[Start of section]

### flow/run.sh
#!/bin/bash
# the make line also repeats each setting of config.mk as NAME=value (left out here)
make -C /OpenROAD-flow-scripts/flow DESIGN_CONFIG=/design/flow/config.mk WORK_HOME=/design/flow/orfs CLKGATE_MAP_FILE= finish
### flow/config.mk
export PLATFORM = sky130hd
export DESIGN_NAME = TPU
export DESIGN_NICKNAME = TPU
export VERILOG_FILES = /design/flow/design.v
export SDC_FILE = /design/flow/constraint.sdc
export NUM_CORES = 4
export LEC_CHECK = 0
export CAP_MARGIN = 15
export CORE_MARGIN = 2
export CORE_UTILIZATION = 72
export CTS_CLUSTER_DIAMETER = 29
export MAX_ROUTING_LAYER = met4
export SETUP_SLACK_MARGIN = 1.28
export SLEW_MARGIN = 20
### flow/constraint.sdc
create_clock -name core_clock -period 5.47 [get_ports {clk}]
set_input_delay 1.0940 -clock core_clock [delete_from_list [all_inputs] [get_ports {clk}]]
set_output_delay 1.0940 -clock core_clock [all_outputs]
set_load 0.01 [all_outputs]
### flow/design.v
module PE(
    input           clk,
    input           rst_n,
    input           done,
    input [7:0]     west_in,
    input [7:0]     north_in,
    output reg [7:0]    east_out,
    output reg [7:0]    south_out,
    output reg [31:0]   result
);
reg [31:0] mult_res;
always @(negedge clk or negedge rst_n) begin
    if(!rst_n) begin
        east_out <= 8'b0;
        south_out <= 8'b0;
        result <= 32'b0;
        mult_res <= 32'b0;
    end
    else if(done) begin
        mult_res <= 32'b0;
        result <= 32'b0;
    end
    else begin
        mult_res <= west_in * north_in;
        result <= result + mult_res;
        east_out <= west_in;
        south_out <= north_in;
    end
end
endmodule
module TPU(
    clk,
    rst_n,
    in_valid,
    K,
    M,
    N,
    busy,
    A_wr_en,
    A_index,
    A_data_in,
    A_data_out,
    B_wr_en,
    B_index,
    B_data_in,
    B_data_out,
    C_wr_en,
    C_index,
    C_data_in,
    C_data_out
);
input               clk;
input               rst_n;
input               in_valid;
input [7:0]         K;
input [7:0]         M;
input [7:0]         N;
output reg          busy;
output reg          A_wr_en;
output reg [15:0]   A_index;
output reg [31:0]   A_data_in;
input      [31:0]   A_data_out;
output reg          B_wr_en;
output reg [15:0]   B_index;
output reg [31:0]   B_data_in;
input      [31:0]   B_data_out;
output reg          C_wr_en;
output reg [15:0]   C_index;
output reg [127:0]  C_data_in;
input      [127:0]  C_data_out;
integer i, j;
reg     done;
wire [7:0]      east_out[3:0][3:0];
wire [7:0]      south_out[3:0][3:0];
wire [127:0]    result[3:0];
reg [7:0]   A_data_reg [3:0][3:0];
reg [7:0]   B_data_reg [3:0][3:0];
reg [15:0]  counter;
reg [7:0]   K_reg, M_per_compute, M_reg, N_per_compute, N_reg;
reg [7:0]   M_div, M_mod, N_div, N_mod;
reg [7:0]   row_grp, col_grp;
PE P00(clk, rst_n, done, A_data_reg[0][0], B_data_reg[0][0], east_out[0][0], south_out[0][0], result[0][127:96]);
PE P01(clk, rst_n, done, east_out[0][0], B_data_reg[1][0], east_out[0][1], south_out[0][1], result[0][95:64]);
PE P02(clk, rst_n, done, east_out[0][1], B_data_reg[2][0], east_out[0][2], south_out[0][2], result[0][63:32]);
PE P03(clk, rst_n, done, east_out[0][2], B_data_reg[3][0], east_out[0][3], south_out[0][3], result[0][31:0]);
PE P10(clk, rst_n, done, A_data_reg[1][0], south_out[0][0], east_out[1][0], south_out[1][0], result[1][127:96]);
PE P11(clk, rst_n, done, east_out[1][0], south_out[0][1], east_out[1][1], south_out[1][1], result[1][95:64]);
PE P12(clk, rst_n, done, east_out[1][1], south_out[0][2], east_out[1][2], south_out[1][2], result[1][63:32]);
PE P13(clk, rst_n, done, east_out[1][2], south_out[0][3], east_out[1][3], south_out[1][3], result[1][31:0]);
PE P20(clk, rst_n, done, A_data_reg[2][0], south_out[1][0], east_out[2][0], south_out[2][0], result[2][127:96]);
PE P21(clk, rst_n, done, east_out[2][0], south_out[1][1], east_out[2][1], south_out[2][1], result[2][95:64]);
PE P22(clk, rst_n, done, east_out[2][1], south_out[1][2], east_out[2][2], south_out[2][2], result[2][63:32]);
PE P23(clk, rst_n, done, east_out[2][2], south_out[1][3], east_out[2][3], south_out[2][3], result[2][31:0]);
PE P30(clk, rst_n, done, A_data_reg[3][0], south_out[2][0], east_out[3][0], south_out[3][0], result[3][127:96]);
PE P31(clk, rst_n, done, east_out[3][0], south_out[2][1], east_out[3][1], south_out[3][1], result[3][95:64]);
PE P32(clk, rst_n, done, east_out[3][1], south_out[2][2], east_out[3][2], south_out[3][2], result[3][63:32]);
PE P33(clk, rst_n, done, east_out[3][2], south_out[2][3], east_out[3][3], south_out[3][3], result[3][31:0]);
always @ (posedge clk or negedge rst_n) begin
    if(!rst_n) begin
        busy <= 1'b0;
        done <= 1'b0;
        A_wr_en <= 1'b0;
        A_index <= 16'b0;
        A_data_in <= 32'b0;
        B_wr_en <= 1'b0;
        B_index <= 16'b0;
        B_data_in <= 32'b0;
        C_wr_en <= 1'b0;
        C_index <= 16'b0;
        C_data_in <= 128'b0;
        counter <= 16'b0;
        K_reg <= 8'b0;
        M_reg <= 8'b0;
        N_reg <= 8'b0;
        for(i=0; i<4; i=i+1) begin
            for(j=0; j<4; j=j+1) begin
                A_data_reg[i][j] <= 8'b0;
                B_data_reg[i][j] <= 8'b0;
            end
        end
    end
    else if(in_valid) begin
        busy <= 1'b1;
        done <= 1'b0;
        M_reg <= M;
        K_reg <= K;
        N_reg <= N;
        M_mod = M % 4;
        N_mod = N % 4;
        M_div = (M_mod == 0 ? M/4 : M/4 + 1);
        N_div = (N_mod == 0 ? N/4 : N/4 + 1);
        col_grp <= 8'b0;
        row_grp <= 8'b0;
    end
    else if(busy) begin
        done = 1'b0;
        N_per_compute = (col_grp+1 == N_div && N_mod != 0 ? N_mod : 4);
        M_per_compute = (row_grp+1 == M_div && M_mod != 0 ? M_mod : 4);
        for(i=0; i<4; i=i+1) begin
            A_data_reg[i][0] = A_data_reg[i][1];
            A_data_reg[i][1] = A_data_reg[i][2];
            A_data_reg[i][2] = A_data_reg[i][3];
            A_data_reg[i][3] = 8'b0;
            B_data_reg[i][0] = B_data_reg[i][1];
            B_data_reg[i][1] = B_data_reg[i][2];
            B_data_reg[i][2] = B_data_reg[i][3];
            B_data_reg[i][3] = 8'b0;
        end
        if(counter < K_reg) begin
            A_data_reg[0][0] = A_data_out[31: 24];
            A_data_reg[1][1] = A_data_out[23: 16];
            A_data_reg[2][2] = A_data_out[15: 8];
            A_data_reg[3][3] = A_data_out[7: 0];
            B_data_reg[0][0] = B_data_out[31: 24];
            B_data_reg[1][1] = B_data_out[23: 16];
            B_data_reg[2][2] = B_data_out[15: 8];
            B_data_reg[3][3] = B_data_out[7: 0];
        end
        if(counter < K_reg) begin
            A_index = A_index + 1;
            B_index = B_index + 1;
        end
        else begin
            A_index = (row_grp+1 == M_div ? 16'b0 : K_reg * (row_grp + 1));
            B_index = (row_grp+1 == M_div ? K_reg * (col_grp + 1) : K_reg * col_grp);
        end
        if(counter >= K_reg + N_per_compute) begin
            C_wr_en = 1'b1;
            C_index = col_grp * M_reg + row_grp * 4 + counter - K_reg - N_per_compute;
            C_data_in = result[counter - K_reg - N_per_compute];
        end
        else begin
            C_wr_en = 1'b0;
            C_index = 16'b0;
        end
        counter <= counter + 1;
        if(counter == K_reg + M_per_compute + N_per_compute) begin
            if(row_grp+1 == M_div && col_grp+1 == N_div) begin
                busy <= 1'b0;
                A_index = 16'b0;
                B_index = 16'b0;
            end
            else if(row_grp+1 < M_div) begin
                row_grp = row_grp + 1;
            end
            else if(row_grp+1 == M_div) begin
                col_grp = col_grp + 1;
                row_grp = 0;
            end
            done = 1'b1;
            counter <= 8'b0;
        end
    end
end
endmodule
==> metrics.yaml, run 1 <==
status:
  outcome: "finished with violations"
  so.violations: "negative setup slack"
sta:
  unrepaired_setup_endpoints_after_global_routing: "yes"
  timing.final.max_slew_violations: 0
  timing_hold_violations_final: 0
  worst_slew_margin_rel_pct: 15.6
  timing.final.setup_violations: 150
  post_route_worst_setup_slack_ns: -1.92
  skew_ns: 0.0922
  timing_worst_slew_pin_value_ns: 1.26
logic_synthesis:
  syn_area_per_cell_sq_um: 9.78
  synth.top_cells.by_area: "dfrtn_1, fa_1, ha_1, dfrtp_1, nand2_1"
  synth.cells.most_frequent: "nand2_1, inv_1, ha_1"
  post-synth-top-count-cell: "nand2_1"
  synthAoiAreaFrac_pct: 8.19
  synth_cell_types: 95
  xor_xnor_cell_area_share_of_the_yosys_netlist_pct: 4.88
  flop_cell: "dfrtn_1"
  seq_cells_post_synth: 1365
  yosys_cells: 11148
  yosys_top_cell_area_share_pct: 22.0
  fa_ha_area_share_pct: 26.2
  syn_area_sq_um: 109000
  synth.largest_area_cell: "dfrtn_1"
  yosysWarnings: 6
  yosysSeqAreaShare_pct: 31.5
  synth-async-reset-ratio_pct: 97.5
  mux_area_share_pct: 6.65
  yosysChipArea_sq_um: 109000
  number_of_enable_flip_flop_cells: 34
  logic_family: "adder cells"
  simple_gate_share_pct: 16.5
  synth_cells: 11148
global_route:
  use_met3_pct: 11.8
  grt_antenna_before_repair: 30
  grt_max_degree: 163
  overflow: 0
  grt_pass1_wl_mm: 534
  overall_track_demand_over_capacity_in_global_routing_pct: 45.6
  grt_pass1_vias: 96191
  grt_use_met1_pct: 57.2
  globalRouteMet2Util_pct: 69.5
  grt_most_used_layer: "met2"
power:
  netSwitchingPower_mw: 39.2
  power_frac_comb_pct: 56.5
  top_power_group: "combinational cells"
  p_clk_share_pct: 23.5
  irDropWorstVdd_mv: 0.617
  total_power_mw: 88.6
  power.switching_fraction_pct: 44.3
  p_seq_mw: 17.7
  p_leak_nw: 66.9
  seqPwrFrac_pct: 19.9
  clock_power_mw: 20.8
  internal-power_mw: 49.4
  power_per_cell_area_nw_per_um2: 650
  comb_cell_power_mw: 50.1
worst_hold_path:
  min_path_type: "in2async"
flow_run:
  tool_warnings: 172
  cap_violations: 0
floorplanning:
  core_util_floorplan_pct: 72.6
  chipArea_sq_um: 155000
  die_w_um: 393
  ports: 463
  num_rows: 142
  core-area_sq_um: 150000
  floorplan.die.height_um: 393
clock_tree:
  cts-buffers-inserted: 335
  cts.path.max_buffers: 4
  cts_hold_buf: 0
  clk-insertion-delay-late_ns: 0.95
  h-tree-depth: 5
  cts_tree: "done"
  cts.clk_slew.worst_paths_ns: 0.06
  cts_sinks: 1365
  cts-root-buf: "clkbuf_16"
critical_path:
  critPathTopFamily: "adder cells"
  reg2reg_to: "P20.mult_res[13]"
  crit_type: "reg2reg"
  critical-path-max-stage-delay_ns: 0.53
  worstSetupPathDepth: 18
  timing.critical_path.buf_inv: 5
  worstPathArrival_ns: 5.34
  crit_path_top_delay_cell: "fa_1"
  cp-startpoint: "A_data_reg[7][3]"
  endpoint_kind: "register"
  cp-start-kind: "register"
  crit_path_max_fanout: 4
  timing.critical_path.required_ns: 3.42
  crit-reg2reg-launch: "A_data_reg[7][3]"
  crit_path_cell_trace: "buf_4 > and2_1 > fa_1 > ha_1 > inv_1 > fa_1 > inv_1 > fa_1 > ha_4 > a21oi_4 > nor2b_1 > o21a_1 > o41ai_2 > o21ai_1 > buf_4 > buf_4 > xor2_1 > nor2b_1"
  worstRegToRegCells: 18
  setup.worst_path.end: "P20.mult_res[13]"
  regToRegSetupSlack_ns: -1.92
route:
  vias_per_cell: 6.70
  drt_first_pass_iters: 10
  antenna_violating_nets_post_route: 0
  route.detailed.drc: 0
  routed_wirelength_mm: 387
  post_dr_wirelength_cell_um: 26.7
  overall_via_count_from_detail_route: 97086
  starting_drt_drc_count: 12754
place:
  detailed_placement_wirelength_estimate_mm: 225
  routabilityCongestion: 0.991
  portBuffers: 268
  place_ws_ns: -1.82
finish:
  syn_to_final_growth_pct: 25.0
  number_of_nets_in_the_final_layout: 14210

[End of section]
[Start of section]

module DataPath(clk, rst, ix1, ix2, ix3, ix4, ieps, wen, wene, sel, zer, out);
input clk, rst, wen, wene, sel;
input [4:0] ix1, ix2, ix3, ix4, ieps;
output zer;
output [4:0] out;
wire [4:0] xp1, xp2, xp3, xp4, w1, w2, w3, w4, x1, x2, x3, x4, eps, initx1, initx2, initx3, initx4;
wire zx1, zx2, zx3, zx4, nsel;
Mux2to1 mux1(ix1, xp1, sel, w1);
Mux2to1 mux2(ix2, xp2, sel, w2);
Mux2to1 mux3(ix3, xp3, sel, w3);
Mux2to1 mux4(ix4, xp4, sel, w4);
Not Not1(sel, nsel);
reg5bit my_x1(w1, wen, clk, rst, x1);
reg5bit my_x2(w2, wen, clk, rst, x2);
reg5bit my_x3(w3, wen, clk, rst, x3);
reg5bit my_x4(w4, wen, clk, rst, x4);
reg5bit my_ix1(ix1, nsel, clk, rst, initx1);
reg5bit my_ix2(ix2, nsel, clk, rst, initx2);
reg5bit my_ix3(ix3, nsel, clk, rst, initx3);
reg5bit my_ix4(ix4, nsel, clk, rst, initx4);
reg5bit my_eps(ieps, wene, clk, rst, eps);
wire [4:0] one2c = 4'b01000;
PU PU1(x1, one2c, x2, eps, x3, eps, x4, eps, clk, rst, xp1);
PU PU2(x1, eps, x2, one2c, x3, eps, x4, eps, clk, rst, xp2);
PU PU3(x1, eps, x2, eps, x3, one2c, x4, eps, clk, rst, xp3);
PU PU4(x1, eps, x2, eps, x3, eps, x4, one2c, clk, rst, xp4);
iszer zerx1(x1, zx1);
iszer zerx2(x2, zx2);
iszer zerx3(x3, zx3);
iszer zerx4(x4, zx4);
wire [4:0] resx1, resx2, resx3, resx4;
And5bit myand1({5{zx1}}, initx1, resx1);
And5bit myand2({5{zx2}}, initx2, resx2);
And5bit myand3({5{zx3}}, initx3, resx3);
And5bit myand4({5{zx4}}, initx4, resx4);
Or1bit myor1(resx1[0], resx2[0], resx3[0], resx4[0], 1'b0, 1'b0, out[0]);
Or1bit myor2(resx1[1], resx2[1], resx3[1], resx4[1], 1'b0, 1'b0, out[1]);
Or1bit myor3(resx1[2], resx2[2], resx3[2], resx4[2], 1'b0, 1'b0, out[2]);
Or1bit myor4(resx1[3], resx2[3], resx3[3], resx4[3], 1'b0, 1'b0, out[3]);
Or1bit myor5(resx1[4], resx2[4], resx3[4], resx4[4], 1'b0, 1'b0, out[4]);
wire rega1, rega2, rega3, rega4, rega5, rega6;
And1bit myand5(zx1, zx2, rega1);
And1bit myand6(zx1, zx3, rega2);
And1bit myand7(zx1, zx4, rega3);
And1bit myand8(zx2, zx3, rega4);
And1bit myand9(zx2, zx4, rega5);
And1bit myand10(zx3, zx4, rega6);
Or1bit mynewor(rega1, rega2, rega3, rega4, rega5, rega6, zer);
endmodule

[End of section]

- _How to complete this task_: Lines that contain "else" are to be copied from the records above.

- _Response to the exercise_:
    else if(done) begin
    else begin
    else if(in_valid) begin
    else if(busy) begin
        else begin
        else begin
            else if(row_grp+1 < M_div) begin
            else if(row_grp+1 == M_div) begin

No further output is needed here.